A. Datasets Collection and Processing
Two types of data were collected: the signatures from ClamAV [10] database, and the network traffic traces collected using Wireshark network protocol analyzer [33] . To extract the signatures from ClamAV CVD files we skipped the 512-byte header. There are several types of signatures in CVD, each with its own format. Excel was used to clean the signatures, extract the patterns and prepare them to be stored in the PB module. Each pattern was divided into 64-bit pieces, with 1-bit "PattFlag=0" to mark the last piece.
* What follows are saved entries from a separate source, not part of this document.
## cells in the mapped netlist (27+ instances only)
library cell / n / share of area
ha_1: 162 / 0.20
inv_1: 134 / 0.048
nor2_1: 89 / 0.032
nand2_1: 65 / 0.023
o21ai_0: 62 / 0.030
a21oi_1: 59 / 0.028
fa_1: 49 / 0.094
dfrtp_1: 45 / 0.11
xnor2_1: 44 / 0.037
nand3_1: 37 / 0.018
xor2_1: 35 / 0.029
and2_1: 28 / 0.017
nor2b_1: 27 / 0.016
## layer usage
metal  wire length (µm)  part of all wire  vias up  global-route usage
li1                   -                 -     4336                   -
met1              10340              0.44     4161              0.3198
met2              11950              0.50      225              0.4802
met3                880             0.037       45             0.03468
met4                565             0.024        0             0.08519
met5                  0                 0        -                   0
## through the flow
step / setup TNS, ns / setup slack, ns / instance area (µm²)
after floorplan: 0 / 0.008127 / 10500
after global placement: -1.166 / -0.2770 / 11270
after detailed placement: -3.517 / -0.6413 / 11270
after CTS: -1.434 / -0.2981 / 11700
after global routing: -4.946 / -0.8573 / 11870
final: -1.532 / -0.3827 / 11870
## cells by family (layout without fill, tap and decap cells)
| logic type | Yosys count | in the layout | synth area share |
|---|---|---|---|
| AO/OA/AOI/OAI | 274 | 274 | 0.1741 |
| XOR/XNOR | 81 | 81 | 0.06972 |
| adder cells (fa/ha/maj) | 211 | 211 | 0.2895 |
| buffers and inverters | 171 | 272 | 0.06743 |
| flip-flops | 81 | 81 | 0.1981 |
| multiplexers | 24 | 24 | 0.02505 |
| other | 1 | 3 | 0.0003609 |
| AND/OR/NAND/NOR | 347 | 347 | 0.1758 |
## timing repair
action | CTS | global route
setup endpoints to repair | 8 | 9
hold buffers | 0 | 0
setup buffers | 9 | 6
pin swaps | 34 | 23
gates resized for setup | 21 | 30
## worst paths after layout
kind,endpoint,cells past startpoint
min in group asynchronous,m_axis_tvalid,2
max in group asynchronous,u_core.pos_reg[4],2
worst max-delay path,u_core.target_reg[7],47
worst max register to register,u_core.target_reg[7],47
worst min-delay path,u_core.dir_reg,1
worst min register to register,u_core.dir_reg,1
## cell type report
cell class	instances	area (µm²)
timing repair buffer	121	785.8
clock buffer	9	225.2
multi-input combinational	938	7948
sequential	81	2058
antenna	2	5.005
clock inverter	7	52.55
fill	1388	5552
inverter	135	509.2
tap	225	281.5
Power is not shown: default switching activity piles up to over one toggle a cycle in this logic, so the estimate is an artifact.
`config.mk`:
```
export PLATFORM = sky130hd
export DESIGN_NAME = apu_root
export DESIGN_NICKNAME = d
export VERILOG_FILES = /design/src/hw/rtl/apu_root.sv
export SDC_FILE = /design/constraint.sdc
export NUM_CORES = 1
export LEC_CHECK = 0
export BUFFER_PORTS_ARGS = -buffer_cell sky130_fd_sc_hd__clkbuf_2
export CORE_UTILIZATION = 58
export DETAILED_ROUTE_END_ITERATION = 12
export HOLD_SLACK_MARGIN = 0.03
export PLACE_DENSITY = 0.82
export SYNTH_ARGS = -nofsm -noshare
export SYNTH_HDL_FRONTEND = slang
export SYNTH_SLANG_ARGS = --single-unit
export TNS_END_PERCENT = 100
```
`constraint.sdc`:
```
create_clock -name clock -period 10.8 [get_ports clock]
set_input_delay 1.08 -clock clock [delete_from_list [all_inputs] [get_ports clock]]
set_output_delay 1.08 -clock clock [all_outputs]
set_load 0.1 [all_outputs]
```
`src/hw/rtl/apu_root.sv`:
```
`timescale 1ns / 1ps
// ----------------------------------------------------------------------------
// Bit-serial square root
// Takes the radicand two bits per cycle and settles one root bit per cycle.
// ----------------------------------------------------------------------------
module apu_root #(
   parameter int RAD_W = 64
) (
   input  logic                   clock,
   input  logic                   reset,
   input  logic                   go,
   input  logic [RAD_W-1:0]       radicand,
   output logic                   done,
   output logic [RAD_W/2-1:0]     root
);

   localparam int ROOT_W = RAD_W / 2;
   localparam int CNT_W  = $clog2(ROOT_W + 1);

   logic [RAD_W-1:0]  rad_ff;
   logic [ROOT_W+1:0] rem_ff;
   logic [ROOT_W-1:0] root_ff;
   logic [CNT_W-1:0]  cnt_ff;
   logic              busy_ff;
   logic              done_ff;
   logic [ROOT_W+1:0] rem_in;
   logic [ROOT_W+1:0] trial;

   // One restoring step: bring down a bit pair, try 4*root+1.
   always_comb begin
      rem_in = {rem_ff[ROOT_W-1:0], rad_ff[RAD_W-1 -: 2]};
      trial  = {root_ff, 2'b01};
   end

   always_ff @(posedge clock) begin
      if (reset) begin
         busy_ff <= 1'b0;
         done_ff <= 1'b0;
         cnt_ff  <= '0;
      end else begin
         done_ff <= 1'b0;
         if (go) begin
            busy_ff <= 1'b1;
            cnt_ff  <= CNT_W'(ROOT_W);
            rad_ff  <= radicand;
            rem_ff  <= '0;
            root_ff <= '0;
         end else if (busy_ff) begin
            rad_ff <= rad_ff << 2;
            if (rem_in >= trial) begin
               rem_ff  <= rem_in - trial;
               root_ff <= {root_ff[ROOT_W-2:0], 1'b1};
            end else begin
               rem_ff  <= rem_in;
               root_ff <= {root_ff[ROOT_W-2:0], 1'b0};
            end
            cnt_ff <= cnt_ff - 1'b1;
            if (cnt_ff == CNT_W'(1)) begin
               busy_ff <= 1'b0;
               done_ff <= 1'b1;
            end
         end
      end
   end

   assign done = done_ff;
   assign root = root_ff;

endmodule

```
==> results by group <==
Timing
  – Slew @ Worst Pin: 0.955 ns
  – Final TNS setup: 0 ns
  – Final setup violation count: 0
  – Final WS setup: 7.29 ns
  – Final hold viol count: 0
  – Setup Skew: 0.00835 ns
  – Slew Limit Fails: 0
  – Min cycle time layout: 3.51 ns
  – Achievable clock frequency: 285 MHz
  – Final worst-path cycle share: 32.5%
  – RSZ-0062 raised after global routing: no
  – Slew margin rel.: 36.3%

Floorplan
  – Ports: 100
  – Initial core utilization: 60.1%
  – Die X: 114 µm
  – CORE AREA: 0.0121 mm²
  – Die footprint: 0.0130 mm²
  – DIE HEIGHT: 114 µm
  – FP Rows: 40

Run status
  – Status: finished, final reports clean

Worst setup path
  – Cell breakdown of the critical path: buf_4 -> inv_1 -> a21oi_4 -> buf_4
  – R2r worst-path depth: 12
  – Crit-path max FO: 87
  – Startpoint class of the critical path: input port
  – FF-to-FF setup slack: 7.40 ns
  – Critical path class: in2reg
  – RR Startpoint: root[17]
  – Critical path's most frequent cell: buf_4
  – Critical-path top delay cell: buf_4
  – Worst Path Arrival: 3.55 ns
  – Start point of the critical path: go
  – Critical path required time: 10.84 ns
  – CP peak stage delay: 0.74 ns
  – Reg-to-reg endpoint: rem_ff[31]
  – Endpoint class of the critical path: flip-flop

Power
  – Clock Power Share: 38.7%
  – Seq pwr share: 40.4%
  – Switch Pwr: 451 µW
  – P_int: 1.14 mW
  – PwrDens: 186 mW/mm²
  – Switch share: 28.3%
  – Combinational share of power: 20.9%
  – Leakage power: 3.52 nW
  – Worst vdd ir: 0.116 mV

Logic synthesis
  – XOR/XNOR share of the synthesized area: 3.61%
  – Top-area cell type share of the netlist area: 52.8%
  – Adder-Cell Fraction of Synth Area: 6.19%
  – Compound-cell area share of the yosys netlist: 10.8%
  – Largest family of logic cells by synthesized area: compound AO/OA/AOI/OAI gates
  – Post-Syn Nets: 738
  – EDFF count, synth: 128
  – Main flop type after synthesis: edfxtp_1
  – Synth area leader: edfxtp_1
  – Post-Syn Instances: 635
  – Register area share after synthesis: 55.0%
  – Yosys cell types: 54
  – Post-Synth Simple-Gate Area: 10.1%
  – Top cells by area, synth: edfxtp_1 53%, mux2_2 9.6%, ha_1 6.2%
  – Synth Area per Inst: 11.5 µm²
  – Synth warn: 0
  – Register bit total from synthesis: 136
  – Mux share of post-synthesis cell area: 10.4%
  – Async set or reset register ratio after synthesis: 0%
  – Mapped cell area: 0.00728 mm²

Final layout
  – Fillers: 855
  – Fin util: 70.7%
  – Area grow syn2layout: 17.6%
  – Share of post-route cells with drive strength above 1: 27.2%
  – Post-route cell area: 0.00856 mm²
  – Most frequent cells in the layout: 128 x edfxtp_1, 98 x clkbuf_2, 90 x nor2_1
  – Fin nets: 835
  – Antenna cells: 0
  – Most common cell after layout, fill and taps aside: edfxtp_1

CTS
  – Root buffer cell: clkbuf_16
  – Clock Latency Late Sink: 0.42 ns
  – Clk sinks: 136
  – Post-CTS setup buffer count: 0
  – TritonCTS buffer count: 17
  – H-tree Lvls: 4
  – Clock tree buffer depth: 2
  – Post-CTS Hold Buffers: 0
  – Post_cts resized: 0
  – CTS tree: built
  – Clock transition at path regs: 0.06 ns

Route
  – Drt first pass iters: 5
  – DRT antenna net count: 0
  – DRT Wirelength: 14.8 mm
  – Avg WL per Cell: 16.2 µm
  – Drt drc: 0
  – Avg Vias per Cell: 5.68
  – Iteration-0 DRC count of the detailed router: 346
  – Via total after detailed routing: 5186

GRT
  – Congestion Overflow GR: 0
  – Total track usage: 24.4%
  – Vias in the first global route: 5131
  – Initial antenna violation count: 0
  – First-pass GRT wire length: 24.4 mm
  – Largest net degree at the start of global routing: 88

Placement
  – Post-Place Setup Slack: 6.82 ns
  – Placed Area: 0.00793 mm²
  – RD Place Congestion: 0.845
  – Number of port buffers: 99
  – Post-DP HPWL: 9.88 mm

Min path
  – Hold_sp: cnt_ff[0]
  – Hold Crit Class: reg2reg
  – Hold Path Depth: 2
  – Worst hold endpoint: cnt_ff[0]

Flow run
  – MaxCap Viol Count: 0
==> worst max path at each step <==
stage / to / cells past startpoint / slack [ns]
2_1_floorplan: rad_ff[0] / 3 / 2.59
3_3_place_gp: root[30] / 4 / 6.93
3_5_place_dp: root[30] / 4 / 6.82
4_1_cts: root[22] / 4 / 7.27
5_1_grt: root[22] / 4 / 7.04
6_report: root[22] / 4 / 7.29
==> state kept, by name (all words and copies together) (netlist names) <==
signal and flops:
busy_ff 1, cnt_ff 6, root 32, done 1, rem_ff 32, rad_ff 64
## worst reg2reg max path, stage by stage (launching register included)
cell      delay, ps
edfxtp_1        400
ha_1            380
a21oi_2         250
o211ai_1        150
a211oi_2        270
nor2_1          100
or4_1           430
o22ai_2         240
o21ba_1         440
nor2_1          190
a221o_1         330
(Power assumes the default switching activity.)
Excel was used to extract packet traces from the Wireshark output files. The cleaned trace file contains traffic frames, each on one line. This data must be segmented to 64-bit words to store them in the LI buffer. We develop a utility (FileSplit) to split the resultant string into lines. We collected traces of different traffic types: Mixed1&2 contain normal traffic such as browsing, video streaming, and chatting. In addition, we collected file download1 & 2 and RemoteControl1 & 2 traffic. 
B. Synthesis Results
The design was synthesized for Virtex 5 using Xilinx ISE Project Navigator 14.3 and simulated using ISim. Each module was synthesized alone to determine the device utilization and the maximum speed that can be reached.
1) Device utilization
Pattern matching module was the largest in terms of device utilization with 14,000 slices from the target device.
2) Timing analysis
We translate, map, place and route each module several times until timing constraints are met. Table 2 shows minimum delay Post-Place and Route timing reports (PPAR). The maximum speed for each module is shown by Figure 4 . Obviously, PM was the slowest module with maximum frequency of 239MHz.
3) Power analysis
The power analysis using xPower Analyzer shows 2.5W consumption for all main modules, except for the controller, which consumed 1.5W because it has no large storage elements. The total power of the system is 47W. 
C. Simulation Results
The system was tested with 154kB patterns file containing a total of 2,500 patterns. The minimum length was 15 bytes and therefore, the maximum shift was 14 bytes. The simulation times taken by each trace file are shown in table 3. The bitrate decreased while processing the files doped with Set2, this is because Set2 has more patterns than other sets. In addition, the distribution of patterns in the same trace file affects the bitrate. This occurs because the implemented algorithm depends on skipping bytes according to shift table. If the distribution of patterns changed, the values of shifts retrieved from the shift table will differ according to the bytepair that the PM stopped on. If the average of shifts decreased, the bit rate will decrease. This issue is clear in the bitrate of processing Mixed2 trace file as shown in Figure 5 . Even though Set2 contains more patterns, but when it is mixed with Mixed2 trace file, it results in a better bitrate than mixing other sets with the same trace file. Nonetheless, the bitrate was calculated for the total size of the doped trace files. When comparing the performance of our system to Snort, Spam filters' [34] or malicious websites [35] note that ClamAV has over 1.5 million signatures as opposed to Snort's 3,000 signatures.
VI. CONCLUSIONS
Using FPGAs to implement Wu-Manber matching algorithm has an advantage of increasing performance. But this is affected by several factors. Large patterns database decreases the speed of the system due to many factors. First the large number of patterns that the system should match with the traffic every time the system detects a pattern suffix. Second the average shift value from the shift table will decrease due to the increment of byte pairs that reside on patterns suffixes. Additionally, the bit rate of the system is variable due to the shift value retrieved from shift table which depends on the signatures as well as the traces.